Clausule = niet-concurrentiebeding?

Het Hof van Cassatie heeft op 19 maart 2018 een oordeel geveld in een dossier waar een werknemer de betaling vorderde van een uitwinningsvergoeding, op basis van een vermeend statuut van handelsvertegenwoordiger. 

Indien bij handelsvertegenwoordiging een niet-concurrentiebeding is opgenomen in de arbeidsovereenkomst, geldt een wettelijk vermoeden van aanbreng van cliënteel. Indien de werkgever er dan niet in slaagt om te bewijzen dat de werknemer geen cliënteel heeft aangebracht of geen nadeel heeft geleden door beëindiging van de arbeidsovereenkomst, is een uitwinningsvergoeding verschuldigd, als compensatie voor het cliënteel dat deze (al dan niet) aanbracht. 

De werknemer argumenteerde in het kader van de gerechtelijke procedure dat de arbeidsovereenkomst een niet-concurrentieverplichting bevatte, nl.:

Discretie en niet-concurrentiebeding

De werknemer verbindt zich tot het niet-informeren van derden over de professionele geheimen van de werkgever en om geen daden te stellen van onwettige concurrentie of daaraan deel te nemen, noch om de naam en de reputatie van de werkgever in diskrediet te brengen.” 

Het Hof van Cassatie bevestigde de argumentatie van de werknemer, beschouwde deze clausule als een niet-concurrentiebeding, en erkende dat de uitwinningsvergoeding verschuldigd was.

Clausule lijkt niet bedoeld als niet-concurrentiebeding

Hoogstwaarschijnlijk was het nooit de bedoeling van de werkgever om deze clausule aan te merken als een niet-concurrentiebeding. 

De inhoud van de clausule stemt eigenlijk (min of meer) overeen met de inhoud van artikel 17, 3° Arbeidsovereenkomstenwet, dat de wettelijke verplichtingen van de werknemer vermeldt die gelden na het einde van de arbeidsovereenkomst:

  • alle fabrieksgeheimen en vertrouwelijke informatie van de werkgever moeten geheim blijven;
  • oneerlijke concurrentie is verboden.

Deze wettelijke verplichtingen zijn echter geen niet-concurrentiebeding.

Om geldig te zijn, moet een normaal niet-concurrentiebeding als bediende bv. een maximumduur hebben, een compenserende vergoeding gelijk aan de helft van de duur voorzien, zich beperken tot gelijkaardige activiteiten, en bovendien met aanduiding van een regio waarin het geldt.
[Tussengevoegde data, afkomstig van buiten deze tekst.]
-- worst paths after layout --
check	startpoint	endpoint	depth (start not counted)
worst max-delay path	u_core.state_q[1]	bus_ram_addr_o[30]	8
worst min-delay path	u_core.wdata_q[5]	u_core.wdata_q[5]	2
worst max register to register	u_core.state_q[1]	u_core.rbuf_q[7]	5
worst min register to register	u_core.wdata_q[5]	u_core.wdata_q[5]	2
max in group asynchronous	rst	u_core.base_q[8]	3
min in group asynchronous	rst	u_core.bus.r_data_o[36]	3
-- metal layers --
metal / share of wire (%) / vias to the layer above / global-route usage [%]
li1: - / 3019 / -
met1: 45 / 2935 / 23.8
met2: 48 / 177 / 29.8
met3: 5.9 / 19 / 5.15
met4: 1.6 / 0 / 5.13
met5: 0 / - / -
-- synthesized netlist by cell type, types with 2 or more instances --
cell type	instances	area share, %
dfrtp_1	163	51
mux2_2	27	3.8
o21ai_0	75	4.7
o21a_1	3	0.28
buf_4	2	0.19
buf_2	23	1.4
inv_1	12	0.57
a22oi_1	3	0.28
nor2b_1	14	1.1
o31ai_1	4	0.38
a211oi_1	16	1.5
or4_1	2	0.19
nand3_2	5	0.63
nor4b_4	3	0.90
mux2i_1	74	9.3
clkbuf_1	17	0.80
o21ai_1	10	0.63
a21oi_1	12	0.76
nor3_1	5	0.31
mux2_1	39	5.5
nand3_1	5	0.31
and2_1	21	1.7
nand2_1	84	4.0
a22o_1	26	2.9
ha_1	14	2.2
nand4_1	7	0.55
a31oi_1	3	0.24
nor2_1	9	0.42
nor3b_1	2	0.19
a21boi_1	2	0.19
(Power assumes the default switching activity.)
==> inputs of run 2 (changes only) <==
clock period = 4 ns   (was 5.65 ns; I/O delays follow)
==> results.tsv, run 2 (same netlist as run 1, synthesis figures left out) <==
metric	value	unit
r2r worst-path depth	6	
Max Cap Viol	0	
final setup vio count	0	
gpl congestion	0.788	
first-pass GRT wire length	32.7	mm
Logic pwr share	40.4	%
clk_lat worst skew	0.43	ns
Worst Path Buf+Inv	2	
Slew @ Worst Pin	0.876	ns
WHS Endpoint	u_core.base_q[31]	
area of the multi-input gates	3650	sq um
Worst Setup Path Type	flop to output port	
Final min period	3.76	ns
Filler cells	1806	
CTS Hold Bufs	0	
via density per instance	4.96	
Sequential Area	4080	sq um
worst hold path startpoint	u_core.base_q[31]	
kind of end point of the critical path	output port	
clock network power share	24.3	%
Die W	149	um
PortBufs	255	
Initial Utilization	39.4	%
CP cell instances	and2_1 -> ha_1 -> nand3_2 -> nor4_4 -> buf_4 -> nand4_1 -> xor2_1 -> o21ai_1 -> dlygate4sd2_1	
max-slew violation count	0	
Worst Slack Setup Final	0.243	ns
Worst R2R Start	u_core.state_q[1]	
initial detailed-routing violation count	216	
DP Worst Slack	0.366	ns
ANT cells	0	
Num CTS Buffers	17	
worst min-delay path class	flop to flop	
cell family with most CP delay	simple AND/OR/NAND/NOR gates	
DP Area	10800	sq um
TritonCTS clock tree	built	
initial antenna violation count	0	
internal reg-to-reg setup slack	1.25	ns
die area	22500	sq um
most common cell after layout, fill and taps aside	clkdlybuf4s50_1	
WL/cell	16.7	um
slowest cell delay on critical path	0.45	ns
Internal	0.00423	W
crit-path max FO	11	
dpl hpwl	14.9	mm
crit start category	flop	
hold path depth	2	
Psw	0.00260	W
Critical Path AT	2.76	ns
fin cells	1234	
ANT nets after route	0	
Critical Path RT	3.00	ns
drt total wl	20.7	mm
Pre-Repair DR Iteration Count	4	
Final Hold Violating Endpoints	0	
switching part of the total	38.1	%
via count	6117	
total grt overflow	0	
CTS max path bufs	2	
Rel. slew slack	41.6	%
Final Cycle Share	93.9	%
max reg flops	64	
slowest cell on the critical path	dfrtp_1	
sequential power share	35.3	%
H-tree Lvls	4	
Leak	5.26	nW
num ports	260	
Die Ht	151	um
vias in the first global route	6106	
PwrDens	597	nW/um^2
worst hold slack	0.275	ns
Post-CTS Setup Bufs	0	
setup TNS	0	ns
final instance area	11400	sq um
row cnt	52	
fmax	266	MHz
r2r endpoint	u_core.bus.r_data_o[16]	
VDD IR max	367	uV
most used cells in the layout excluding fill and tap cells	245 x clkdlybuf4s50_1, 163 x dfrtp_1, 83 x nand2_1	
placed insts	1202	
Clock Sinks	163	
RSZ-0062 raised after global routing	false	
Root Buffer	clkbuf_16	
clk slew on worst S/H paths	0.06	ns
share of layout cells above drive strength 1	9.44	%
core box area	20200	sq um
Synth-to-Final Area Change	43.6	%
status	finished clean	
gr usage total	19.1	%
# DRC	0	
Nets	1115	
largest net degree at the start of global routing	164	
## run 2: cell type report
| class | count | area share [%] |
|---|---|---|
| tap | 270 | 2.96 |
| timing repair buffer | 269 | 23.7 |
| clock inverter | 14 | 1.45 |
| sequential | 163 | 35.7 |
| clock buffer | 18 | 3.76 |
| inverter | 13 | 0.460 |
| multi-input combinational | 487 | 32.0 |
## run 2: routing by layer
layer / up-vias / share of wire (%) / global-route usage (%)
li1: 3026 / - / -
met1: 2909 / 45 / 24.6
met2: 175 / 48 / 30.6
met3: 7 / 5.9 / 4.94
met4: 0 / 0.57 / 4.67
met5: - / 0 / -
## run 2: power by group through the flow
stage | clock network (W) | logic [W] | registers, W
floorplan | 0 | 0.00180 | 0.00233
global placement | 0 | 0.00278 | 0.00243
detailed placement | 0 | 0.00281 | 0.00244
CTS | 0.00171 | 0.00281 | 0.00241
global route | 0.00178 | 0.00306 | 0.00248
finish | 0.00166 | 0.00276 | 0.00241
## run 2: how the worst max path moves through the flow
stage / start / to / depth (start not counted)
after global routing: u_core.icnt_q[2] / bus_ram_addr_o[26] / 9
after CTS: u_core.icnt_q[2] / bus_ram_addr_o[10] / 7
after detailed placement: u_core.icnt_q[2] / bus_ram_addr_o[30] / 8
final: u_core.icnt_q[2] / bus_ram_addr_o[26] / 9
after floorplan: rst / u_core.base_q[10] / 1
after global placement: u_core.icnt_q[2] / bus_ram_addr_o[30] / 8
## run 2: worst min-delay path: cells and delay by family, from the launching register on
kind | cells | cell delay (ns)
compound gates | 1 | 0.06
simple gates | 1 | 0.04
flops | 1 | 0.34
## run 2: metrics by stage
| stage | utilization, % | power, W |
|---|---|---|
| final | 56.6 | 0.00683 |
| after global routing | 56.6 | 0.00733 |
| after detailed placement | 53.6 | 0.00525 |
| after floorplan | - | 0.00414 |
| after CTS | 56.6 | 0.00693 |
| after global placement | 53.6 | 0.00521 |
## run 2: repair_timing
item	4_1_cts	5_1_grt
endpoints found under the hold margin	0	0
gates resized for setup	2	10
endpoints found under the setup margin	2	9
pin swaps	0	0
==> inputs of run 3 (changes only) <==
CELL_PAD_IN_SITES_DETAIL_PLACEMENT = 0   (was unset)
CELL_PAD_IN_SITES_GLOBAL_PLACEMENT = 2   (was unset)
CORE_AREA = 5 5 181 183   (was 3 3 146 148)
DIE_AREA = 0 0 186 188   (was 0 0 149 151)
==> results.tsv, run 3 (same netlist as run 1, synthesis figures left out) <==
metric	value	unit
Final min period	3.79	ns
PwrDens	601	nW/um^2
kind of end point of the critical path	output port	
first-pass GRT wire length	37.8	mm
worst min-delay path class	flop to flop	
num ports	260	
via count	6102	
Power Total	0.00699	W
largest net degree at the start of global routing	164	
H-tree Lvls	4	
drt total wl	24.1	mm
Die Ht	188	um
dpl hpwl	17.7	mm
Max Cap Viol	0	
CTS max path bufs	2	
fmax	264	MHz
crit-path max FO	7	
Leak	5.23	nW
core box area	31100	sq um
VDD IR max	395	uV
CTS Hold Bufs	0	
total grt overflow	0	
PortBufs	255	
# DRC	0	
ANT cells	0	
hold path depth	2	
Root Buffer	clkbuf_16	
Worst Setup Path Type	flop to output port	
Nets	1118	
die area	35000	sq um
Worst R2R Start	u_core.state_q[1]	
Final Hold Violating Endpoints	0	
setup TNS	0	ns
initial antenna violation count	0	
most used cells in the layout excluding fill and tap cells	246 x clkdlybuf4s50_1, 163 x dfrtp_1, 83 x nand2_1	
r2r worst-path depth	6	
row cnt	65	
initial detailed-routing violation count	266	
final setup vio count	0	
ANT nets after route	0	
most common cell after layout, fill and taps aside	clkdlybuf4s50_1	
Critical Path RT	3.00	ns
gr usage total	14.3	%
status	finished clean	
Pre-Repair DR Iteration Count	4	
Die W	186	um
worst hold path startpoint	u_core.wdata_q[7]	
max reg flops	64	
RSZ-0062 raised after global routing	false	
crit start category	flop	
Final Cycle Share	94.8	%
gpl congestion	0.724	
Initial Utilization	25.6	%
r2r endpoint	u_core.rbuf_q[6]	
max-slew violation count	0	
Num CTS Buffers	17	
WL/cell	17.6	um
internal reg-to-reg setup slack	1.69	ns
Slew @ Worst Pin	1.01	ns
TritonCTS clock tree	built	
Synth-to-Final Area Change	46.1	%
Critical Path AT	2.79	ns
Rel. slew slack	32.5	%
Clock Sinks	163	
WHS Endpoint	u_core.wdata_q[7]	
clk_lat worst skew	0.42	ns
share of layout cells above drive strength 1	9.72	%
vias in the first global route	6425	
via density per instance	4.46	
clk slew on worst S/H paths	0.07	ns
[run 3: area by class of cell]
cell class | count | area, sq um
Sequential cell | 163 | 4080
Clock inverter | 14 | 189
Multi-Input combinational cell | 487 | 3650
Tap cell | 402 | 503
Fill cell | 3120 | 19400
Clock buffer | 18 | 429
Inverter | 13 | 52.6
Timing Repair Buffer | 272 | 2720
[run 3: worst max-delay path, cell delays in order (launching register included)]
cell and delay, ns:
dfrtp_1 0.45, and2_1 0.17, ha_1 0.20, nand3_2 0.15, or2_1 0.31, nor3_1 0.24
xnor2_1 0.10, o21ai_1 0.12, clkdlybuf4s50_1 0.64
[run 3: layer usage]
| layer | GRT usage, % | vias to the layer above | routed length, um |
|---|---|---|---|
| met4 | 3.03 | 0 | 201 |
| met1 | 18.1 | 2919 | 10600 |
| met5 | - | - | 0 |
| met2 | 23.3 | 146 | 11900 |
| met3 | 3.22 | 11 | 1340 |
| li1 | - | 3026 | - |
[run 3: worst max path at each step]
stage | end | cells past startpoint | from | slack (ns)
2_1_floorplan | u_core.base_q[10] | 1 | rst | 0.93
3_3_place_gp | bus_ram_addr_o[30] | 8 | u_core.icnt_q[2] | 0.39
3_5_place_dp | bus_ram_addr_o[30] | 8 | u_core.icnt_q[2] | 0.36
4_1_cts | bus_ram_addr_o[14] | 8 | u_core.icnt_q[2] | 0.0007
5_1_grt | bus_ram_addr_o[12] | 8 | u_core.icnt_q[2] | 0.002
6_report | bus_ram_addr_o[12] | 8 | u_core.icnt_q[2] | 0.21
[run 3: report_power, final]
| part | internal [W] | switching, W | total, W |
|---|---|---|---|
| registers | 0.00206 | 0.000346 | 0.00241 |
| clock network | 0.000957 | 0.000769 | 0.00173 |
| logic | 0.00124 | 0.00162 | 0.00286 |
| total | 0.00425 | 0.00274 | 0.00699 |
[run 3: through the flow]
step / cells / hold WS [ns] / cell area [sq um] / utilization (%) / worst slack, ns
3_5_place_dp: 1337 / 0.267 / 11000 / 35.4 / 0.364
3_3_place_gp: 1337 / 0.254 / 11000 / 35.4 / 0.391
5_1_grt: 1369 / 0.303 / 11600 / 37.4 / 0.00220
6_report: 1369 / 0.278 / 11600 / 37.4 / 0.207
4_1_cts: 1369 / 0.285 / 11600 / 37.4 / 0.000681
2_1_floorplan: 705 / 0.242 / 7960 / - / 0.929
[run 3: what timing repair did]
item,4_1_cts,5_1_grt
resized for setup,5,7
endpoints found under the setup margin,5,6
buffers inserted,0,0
Deze informatie is niet vermeld in de clausule hierboven vermeld, zelfs niet gedeeltelijk.

Cassatie is waarschijnlijk gevallen over het woord “niet-concurrentiebeding”

Het is aannemelijk dat het Hof van Cassatie is gevallen over het woord “niet-concurrentiebeding” in de titel van de clausule. De overige inhoud van de clausule bevat nl. geen niet-concurrentieverplichting die verder gaat dan de wettelijke regeling omtrent vertrouwelijkheid en oneerlijke concurrentie.

De clausule had dus eigenlijk nooit de titel “niet-concurrentieverplichting” moeten dragen, maar had eerder “discretie en oneerlijke concurrentie” of “discretie en onwettige concurrentie” moeten zijn, om de lading correct te dekken.

Conclusie: wikken en wegen van woorden

Uit het bovenstaande volgt dat het zeer belangrijk is om een correcte woordkeuze te maken in de arbeidsovereenkomst.  Kies dus niet voor het woord “concurrentiebeding”, waar dit niet daadwerkelijk de bedoeling is, of niet het geval is.

Indien men onzorgvuldig is, kan dit kwalijke gevolgen hebben, zoals voldoende blijkt uit de besproken uitspraak.